(Records excerpted from a collection)
━━━━━━━━━━━━━━━━
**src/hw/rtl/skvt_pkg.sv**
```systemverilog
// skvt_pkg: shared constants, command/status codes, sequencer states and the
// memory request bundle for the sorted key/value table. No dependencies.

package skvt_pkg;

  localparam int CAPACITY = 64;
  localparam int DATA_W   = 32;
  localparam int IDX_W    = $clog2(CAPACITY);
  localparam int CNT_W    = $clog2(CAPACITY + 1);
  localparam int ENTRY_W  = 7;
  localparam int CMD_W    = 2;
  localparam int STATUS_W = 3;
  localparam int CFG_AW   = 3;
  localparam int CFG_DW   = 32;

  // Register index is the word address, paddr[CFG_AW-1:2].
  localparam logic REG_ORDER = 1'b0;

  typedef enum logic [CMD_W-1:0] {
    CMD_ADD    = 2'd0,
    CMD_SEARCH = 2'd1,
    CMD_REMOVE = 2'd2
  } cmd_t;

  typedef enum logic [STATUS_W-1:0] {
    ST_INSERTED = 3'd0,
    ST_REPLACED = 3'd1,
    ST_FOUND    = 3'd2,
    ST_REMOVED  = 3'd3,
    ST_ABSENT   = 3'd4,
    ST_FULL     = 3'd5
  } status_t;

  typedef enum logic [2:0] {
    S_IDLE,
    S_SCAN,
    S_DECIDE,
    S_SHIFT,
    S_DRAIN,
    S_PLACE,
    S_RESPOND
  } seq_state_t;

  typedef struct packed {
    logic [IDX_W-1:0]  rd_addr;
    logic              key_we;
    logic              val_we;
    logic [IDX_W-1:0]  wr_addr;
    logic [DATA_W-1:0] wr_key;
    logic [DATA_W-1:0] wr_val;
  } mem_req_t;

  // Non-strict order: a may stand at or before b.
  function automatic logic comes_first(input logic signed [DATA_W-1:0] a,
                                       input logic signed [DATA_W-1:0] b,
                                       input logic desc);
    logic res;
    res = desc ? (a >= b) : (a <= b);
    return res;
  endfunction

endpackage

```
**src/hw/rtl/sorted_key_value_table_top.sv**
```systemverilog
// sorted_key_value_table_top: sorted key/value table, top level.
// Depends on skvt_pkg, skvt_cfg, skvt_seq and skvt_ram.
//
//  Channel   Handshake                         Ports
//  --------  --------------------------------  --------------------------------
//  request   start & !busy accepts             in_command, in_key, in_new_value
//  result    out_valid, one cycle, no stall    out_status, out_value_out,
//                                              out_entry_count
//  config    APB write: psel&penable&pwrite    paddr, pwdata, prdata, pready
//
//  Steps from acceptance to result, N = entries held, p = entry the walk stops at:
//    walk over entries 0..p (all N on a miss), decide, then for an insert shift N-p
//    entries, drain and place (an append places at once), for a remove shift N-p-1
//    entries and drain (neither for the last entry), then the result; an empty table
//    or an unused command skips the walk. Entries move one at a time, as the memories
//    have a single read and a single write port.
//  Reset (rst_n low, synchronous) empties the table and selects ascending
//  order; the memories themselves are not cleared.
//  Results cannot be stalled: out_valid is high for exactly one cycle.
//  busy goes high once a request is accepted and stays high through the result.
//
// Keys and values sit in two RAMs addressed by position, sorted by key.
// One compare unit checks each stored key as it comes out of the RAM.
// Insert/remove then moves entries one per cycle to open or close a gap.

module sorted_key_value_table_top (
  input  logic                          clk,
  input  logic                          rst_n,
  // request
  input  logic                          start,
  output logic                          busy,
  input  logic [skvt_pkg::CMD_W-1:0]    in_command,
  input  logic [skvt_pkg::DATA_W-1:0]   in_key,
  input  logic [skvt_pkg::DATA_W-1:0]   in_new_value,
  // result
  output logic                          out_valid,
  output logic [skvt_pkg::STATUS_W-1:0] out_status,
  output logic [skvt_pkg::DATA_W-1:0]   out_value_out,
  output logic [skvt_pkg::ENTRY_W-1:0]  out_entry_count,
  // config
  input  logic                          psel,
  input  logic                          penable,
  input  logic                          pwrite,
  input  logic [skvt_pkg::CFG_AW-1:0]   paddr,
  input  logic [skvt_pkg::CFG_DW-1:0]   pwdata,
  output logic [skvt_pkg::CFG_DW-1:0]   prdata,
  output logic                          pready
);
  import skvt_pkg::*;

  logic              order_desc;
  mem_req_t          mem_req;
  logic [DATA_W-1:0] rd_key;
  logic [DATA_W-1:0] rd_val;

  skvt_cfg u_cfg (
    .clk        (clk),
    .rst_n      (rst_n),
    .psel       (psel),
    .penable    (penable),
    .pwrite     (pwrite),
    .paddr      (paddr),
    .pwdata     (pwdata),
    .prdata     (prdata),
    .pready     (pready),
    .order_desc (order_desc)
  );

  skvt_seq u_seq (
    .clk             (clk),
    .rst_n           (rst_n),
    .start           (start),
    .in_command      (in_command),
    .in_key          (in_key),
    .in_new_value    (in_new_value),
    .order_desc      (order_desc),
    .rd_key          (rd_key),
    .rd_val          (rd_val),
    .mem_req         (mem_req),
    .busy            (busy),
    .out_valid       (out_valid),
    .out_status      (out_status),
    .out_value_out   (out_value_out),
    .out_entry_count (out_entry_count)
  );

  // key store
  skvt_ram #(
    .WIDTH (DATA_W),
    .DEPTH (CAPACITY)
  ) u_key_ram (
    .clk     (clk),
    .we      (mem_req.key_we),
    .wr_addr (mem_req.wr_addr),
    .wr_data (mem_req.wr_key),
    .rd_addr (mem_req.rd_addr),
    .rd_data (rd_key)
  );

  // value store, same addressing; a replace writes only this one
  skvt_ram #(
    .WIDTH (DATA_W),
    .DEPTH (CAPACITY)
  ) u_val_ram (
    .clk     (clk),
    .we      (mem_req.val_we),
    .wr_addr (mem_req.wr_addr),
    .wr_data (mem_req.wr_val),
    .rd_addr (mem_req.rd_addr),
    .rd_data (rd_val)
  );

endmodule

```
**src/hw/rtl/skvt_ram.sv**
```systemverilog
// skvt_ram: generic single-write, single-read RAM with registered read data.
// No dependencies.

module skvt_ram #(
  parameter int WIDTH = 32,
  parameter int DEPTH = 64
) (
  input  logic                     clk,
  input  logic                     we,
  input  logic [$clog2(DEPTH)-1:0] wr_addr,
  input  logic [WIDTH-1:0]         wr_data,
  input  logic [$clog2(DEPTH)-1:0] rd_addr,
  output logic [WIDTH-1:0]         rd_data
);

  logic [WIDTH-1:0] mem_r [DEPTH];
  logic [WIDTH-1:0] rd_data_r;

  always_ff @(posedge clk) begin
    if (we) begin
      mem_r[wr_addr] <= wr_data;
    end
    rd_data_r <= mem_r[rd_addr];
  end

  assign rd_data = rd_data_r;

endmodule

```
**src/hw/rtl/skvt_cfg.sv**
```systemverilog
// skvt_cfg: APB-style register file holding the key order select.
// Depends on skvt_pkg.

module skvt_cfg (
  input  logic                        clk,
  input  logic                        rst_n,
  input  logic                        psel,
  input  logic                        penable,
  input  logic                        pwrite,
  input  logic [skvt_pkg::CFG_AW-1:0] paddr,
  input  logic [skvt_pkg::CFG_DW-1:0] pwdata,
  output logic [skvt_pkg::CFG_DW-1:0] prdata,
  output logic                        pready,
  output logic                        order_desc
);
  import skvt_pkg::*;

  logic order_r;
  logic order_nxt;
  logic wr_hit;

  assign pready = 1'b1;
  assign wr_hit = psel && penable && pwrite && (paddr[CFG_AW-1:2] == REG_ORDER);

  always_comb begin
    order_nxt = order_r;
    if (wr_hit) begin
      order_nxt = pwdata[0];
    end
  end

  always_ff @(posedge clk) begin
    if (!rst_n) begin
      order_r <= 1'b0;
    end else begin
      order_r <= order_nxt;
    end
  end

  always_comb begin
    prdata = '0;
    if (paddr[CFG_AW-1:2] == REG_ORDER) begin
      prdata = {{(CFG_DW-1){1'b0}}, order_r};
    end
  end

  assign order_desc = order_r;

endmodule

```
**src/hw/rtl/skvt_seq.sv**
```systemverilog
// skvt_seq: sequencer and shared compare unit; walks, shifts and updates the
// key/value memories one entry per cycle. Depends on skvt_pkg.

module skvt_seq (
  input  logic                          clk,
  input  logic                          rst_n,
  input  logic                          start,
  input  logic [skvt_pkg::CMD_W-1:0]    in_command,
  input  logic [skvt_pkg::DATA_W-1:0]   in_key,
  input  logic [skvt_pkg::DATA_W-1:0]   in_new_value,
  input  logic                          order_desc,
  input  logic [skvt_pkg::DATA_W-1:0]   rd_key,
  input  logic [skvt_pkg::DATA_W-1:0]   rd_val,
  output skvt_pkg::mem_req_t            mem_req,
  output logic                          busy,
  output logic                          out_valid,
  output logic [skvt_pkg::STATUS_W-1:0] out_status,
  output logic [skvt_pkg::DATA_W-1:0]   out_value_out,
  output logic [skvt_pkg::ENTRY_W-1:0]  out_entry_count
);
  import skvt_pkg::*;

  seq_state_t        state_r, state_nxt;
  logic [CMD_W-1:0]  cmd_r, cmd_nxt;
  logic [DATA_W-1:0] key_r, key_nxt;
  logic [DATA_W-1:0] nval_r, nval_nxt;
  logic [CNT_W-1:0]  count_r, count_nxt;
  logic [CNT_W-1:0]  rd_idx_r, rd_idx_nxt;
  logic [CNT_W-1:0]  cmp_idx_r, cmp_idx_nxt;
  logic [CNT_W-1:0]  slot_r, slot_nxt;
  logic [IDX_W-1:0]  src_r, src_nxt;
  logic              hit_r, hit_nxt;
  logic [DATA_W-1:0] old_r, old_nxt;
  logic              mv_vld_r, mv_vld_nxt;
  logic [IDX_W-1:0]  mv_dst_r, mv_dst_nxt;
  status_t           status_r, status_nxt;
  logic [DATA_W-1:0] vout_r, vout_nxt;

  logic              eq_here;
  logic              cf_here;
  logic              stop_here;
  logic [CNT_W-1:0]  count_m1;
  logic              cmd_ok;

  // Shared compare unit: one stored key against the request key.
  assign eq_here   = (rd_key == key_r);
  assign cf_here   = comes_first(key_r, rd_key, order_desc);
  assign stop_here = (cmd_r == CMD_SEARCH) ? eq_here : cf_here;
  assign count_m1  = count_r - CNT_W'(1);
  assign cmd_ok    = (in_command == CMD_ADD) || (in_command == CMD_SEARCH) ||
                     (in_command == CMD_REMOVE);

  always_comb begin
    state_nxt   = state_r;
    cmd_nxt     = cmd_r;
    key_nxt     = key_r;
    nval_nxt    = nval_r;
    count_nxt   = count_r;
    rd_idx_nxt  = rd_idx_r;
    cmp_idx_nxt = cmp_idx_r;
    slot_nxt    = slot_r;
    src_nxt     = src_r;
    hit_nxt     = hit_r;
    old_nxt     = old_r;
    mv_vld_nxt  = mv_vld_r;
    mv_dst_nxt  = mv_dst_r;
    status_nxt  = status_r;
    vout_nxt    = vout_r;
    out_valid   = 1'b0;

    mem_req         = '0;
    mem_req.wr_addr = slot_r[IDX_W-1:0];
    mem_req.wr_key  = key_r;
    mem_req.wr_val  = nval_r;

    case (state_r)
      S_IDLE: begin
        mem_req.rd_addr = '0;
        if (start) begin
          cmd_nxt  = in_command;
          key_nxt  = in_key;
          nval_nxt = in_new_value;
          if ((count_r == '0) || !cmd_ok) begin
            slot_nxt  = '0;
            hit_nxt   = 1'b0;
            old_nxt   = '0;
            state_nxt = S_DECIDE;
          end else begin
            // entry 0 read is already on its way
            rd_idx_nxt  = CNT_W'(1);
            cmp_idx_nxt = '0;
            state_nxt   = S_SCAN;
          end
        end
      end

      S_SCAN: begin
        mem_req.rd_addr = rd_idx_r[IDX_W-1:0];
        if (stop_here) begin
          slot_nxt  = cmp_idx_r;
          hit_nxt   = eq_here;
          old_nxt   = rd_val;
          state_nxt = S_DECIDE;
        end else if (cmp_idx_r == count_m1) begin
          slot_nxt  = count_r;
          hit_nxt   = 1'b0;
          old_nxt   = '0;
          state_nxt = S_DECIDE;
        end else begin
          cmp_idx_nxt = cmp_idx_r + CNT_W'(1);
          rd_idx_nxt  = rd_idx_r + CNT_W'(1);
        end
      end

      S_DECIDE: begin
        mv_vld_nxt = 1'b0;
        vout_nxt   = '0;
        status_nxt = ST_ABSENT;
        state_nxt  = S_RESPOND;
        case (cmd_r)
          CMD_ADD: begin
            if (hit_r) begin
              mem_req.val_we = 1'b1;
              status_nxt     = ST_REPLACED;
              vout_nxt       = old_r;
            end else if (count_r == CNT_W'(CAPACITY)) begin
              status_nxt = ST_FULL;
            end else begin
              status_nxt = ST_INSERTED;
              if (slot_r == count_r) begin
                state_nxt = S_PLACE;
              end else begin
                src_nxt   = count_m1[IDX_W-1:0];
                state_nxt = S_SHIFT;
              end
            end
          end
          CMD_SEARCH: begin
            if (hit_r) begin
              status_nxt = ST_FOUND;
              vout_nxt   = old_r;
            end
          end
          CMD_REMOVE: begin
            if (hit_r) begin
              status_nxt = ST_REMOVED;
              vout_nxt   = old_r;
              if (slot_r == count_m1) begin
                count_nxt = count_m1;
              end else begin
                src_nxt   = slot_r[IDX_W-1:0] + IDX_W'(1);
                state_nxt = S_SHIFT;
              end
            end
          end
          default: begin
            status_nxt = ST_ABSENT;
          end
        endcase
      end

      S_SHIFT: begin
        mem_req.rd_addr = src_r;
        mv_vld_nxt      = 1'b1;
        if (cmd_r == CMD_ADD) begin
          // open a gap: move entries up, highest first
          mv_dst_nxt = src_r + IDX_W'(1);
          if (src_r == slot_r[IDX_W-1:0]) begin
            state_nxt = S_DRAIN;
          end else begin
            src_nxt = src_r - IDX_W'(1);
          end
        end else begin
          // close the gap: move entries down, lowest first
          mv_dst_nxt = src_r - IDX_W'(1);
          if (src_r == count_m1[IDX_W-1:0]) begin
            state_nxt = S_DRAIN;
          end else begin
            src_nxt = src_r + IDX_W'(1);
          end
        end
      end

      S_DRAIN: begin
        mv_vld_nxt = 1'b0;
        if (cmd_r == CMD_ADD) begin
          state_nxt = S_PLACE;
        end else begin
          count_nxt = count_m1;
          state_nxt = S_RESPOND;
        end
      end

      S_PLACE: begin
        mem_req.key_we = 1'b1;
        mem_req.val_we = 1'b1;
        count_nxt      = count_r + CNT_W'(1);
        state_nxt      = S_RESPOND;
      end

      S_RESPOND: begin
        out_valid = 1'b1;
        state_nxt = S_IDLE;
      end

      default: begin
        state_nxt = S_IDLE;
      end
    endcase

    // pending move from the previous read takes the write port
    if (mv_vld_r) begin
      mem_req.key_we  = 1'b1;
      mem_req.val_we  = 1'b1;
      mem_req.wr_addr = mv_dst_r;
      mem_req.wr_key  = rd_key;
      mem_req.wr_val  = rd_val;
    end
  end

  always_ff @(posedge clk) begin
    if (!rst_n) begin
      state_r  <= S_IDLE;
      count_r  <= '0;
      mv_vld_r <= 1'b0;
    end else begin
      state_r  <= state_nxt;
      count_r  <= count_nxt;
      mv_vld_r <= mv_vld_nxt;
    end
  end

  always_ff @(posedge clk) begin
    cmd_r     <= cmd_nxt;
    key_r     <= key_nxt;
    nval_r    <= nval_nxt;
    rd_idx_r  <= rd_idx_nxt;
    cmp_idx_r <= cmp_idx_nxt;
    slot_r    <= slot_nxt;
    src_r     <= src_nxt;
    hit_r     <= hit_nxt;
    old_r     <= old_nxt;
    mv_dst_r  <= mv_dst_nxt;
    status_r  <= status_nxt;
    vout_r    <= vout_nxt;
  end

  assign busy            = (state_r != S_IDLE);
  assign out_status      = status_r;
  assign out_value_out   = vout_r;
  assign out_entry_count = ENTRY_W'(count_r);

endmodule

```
━━━━━━━━━━━━━━━━
Work request:
Return only those lines of the records that contain the string "compare".

Response area:
// One compare unit checks each stored key as it comes out of the RAM.
// skvt_seq: sequencer and shared compare unit; walks, shifts and updates the
  // Shared compare unit: one stored key against the request key.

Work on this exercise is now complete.